The Immorality of Ghana’s E-Levy

"The equation of taxation and theft is as old as extortion" - James Suzman

 

 

It is the first time I am writing extensively on the subject. I resolved to wait to the end of the drama although my heart felt as cold as a pack of ice thinking about how lazy the government is in its approach to mobilise revenue. Yes, E-levy is a lazy method.

I am not interested in writing to appear intelligent. My goal is and has always been to wake up the fast asleep Ghanaian people.

First, there is a logic behind taxation, which is that when you benefit from the infrastructure that the government has made available to citizens, then you have an obligation to pay a token. This token is used to maintain the existing infrastructure, expand it and or build more of it, and the cycle continues. To a large extent, these infrastructure are wealth creation machineries. They are “means of wealth” made available to citizens to make use of. Transport networks, industries, entertainment facilities, and most importantly education. These are wealth creation machineries. And so in the same train of logic, where wealth is not created, where the means of wealth has not been made available, tax(the token) becomes immoral. There are reasons why nations fail and nations develop. Taxation or the lack of it is not a reason for either.

Like I mentioned, it is a cycle, but where does it begin? The beginning of the cycle from wealth to tax and back to wealth, is where great leaders pay attention most, because it is the sustainability of the beginning that makes the cycle efficient and fair. No country developed on taxes. Countries have developed simply by at least spending just as much as they earn, even better, spending less than they earn. No amount of tax guarantees development.
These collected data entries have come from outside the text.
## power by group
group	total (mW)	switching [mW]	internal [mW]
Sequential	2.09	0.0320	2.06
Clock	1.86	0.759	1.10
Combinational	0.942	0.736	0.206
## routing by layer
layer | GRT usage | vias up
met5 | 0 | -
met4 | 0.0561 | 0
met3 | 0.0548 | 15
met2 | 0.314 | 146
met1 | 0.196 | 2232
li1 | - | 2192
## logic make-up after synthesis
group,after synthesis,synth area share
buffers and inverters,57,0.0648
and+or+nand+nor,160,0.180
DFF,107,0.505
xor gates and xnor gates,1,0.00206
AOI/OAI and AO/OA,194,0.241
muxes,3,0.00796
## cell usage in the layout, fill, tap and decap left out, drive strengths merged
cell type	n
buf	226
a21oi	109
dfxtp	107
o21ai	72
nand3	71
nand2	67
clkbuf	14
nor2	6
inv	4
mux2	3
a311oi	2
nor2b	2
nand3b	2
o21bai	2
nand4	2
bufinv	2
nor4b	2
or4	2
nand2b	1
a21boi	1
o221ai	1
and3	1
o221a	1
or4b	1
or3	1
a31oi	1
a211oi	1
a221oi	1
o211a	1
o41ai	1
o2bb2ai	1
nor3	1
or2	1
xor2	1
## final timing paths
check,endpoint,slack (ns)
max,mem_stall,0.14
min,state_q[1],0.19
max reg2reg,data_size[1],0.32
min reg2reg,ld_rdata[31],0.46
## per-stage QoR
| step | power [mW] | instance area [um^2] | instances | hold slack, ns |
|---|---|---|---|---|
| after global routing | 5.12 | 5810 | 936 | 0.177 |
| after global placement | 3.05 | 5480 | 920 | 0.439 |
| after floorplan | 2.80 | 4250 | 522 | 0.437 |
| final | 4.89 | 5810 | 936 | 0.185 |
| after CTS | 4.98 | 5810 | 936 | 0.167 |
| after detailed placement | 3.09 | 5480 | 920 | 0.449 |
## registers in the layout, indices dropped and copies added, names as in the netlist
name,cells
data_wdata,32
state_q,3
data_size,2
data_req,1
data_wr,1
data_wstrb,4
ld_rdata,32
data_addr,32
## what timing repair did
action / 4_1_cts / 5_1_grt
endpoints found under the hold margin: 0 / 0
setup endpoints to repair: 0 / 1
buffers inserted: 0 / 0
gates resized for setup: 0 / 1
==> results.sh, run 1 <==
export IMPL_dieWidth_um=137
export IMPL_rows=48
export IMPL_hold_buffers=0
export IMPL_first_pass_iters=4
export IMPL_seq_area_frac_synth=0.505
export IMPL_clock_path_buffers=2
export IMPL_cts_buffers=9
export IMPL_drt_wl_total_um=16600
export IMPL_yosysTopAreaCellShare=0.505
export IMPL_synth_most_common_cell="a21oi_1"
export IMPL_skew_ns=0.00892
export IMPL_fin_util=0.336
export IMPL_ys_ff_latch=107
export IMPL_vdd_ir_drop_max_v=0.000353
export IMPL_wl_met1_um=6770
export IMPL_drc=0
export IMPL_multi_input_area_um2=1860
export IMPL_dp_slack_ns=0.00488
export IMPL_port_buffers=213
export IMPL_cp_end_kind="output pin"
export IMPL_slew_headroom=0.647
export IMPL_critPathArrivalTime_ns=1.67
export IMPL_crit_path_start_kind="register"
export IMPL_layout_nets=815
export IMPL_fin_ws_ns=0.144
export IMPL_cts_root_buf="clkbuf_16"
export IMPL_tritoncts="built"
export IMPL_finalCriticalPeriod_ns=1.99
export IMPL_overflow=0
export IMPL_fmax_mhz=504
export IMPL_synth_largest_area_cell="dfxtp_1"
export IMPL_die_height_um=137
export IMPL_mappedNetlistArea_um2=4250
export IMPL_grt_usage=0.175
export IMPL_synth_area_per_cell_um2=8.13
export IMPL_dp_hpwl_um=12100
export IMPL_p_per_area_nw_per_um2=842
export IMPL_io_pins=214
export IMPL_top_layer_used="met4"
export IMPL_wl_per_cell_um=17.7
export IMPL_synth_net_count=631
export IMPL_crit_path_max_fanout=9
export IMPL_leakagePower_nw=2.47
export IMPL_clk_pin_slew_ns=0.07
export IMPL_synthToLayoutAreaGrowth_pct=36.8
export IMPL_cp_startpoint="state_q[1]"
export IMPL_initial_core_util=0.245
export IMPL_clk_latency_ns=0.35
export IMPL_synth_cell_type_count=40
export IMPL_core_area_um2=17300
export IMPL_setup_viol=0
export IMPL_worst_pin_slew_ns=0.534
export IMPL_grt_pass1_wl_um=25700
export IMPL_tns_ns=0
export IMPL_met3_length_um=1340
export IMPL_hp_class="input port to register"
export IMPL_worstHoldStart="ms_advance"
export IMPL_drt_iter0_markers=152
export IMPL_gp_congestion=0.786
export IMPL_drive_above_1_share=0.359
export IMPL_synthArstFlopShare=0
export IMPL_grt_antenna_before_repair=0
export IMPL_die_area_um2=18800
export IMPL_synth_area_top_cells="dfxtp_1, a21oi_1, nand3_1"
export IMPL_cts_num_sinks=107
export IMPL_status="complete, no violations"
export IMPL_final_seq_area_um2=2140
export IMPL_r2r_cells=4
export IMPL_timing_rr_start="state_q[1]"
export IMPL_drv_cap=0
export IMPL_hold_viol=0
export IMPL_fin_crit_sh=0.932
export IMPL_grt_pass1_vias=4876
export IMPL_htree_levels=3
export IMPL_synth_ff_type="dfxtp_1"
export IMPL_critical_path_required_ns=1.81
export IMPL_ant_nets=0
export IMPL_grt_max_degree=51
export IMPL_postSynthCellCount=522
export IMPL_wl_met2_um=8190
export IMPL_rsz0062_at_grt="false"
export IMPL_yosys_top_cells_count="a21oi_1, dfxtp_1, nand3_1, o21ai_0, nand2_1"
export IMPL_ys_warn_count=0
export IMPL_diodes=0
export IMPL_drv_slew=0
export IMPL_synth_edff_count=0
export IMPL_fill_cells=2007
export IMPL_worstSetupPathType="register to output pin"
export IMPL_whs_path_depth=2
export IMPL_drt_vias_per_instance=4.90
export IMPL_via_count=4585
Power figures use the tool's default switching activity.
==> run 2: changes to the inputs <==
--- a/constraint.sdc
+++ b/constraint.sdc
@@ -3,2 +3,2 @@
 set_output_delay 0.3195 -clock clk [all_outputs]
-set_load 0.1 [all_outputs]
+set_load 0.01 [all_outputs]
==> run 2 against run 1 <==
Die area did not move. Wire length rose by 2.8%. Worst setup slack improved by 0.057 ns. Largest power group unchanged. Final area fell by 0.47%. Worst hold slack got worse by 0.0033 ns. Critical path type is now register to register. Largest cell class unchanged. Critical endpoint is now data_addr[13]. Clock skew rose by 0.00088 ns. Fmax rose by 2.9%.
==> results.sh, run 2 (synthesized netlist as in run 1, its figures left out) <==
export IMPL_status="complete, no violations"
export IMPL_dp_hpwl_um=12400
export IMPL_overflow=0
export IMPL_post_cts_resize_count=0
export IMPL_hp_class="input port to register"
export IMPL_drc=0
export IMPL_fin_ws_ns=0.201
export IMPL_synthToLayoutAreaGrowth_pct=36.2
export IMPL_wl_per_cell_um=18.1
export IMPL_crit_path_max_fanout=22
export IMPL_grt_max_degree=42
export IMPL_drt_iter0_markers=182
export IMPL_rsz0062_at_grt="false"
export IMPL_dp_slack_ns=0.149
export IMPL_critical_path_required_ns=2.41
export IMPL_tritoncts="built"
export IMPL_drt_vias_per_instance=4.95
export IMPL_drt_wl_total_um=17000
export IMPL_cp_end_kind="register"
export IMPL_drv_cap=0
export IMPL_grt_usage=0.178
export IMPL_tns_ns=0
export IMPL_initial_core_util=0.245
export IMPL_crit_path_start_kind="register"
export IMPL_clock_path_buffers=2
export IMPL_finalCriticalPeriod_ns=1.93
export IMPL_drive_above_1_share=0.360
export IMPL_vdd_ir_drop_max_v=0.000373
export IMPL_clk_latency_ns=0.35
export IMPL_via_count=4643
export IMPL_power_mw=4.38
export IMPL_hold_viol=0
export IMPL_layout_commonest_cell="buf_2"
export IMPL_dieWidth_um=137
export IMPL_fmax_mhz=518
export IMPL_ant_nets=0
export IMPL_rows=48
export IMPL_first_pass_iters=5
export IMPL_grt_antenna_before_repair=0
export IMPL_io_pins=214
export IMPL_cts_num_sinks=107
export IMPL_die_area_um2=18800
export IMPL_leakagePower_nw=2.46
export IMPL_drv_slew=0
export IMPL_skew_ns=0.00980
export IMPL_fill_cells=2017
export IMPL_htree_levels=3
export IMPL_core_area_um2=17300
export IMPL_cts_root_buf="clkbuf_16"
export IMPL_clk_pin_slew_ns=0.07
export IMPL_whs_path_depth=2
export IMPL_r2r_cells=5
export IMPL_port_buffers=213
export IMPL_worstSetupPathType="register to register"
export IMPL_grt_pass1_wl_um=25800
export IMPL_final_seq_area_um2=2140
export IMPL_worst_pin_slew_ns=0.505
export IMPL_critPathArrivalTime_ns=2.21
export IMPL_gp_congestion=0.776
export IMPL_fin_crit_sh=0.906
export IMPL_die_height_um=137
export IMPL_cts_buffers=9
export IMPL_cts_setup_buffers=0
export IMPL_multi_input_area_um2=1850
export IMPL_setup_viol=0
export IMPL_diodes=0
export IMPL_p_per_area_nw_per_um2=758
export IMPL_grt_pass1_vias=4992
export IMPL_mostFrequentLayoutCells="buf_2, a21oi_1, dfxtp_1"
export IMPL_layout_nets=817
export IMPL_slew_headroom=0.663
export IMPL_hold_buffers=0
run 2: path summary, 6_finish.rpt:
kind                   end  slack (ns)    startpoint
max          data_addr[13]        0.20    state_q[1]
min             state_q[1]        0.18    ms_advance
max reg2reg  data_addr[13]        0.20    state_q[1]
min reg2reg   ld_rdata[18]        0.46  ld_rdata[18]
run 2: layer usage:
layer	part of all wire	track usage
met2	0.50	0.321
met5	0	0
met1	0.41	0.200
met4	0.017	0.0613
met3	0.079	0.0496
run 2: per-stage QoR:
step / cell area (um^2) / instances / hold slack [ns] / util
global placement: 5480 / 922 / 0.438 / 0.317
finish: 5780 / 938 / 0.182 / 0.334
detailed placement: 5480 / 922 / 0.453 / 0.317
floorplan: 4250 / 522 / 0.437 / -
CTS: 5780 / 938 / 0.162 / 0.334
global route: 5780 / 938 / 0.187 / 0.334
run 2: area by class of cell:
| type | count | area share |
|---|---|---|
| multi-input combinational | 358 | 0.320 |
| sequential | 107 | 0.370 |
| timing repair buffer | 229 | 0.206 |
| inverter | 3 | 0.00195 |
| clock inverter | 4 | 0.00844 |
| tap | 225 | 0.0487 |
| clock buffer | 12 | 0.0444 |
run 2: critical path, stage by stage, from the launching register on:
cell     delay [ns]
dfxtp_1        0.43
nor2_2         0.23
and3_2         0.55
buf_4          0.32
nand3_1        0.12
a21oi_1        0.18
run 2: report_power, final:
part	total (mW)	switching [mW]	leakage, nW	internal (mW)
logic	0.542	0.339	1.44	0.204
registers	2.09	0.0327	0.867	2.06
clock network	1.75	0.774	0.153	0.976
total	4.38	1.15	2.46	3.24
30million Ghanaians pay taxes. Every Ghanaian pay tax but not all Ghanaians have equal access to the “means of wealth”. In a country where almost 70% of all its internal migration is towards its capital city, imposition of more taxes, especially when it is widespread (not targeted at a certain income group), as with the E-levy, is preposterous. I have heard politicians compare tax strategies in developed countries to Ghana, claiming that Ghanaians pay relatively less tax. Why would “educated” people be so dishonest? Already, charges on international bank transfers in Ghana is in the region of 9% to 10%! Try sending £10,000 from a Ghanaian account to an account in the UK. You are likely to receive only £9,000 in the UK.

However, if I wanted to move £400,000 from UK to Canada, it may cost me only up to 3%. What really is the point of E-levy apart from it being lazy thinking?

If you do not as a country have and control your own payment infrastructure, how do you begin to think of taxing citizens of it? You did not create the “means”. You at best gave the environment for private foreign companies to do so. Tax them! The end users already pay fees to them for their infrastructure!

The Excuse of Covid-19

E-levy will not be a Covid-19 shock-absorber.

Historically, three things have made countries resist economic shocks; large savings, low debt, strong foreign exchange reserve. Ghana is red on each of these and no criminal tax will save it unless we go to the beginning of the cycle. We have had Ghs350billion of loans and nothing to show for. How does Ghs6billion(1.7% of what we have received in loans alone) of tax save us? If we reversed rice importation for just a year, that will be Ghs14billion remaining in the country and same not being exchanged into dollars, further devaluing the cedi. Now think about fish, flour, maize.

In hard times, great leaders take radical steps. It is not surprising that politicians have a short-term orientation, because their real job is to lie and maintain power. What is surprising is the silence of the intelligentsia which translates into support of the madness.

Addendum: The Beginning

There are things that determine the success of every nation. No nation developed miraculously. Development is an effect of conscious causes, one of which is Education. There are about ten of these causes but if we have not been able to solve the problems of education, how do we begin to discuss any other thing? With education, I don’t mean just 8am to 5pm schooling. I mean the deliberate formation of character, the instilling of national conscience, the training of citizens to be civil, and then the formal acquisition of knowledge and skills. This cannot be done by making Senior High School free, but by levelling up basic education. The problem at the basic level is the bedrock of all mechanical problems in Ghana. If we all agree that there is a humongous gap at that basic level, such that all Ghanaian kids do not have equal access to standardised education (means of wealth), how do we support such immorality of a tax? The beginning of the cycle is unfixed and unfair.

When we are able to level up basic education, not with immoral taxes, but with revenue such as those from what I call Inherited National Wealth, which are mineral resources, land, water, climate (energy), then every other thing begins to fall in place. We begin to create human capital (human beings who can generate income), and then we can create a fair tax system. You can’t reap where you have not sowed. What did you give that you are taking a portion of?

When people begin to think of these, they become embittered, and this is how civil wars have occurred. You wonder why someone said he would stage a coup if E-levy is passed? This is it- unfair and immoral systems of revenue collection and distribution.

We will continue to talk if that’s all we can do. When we can fight, we will.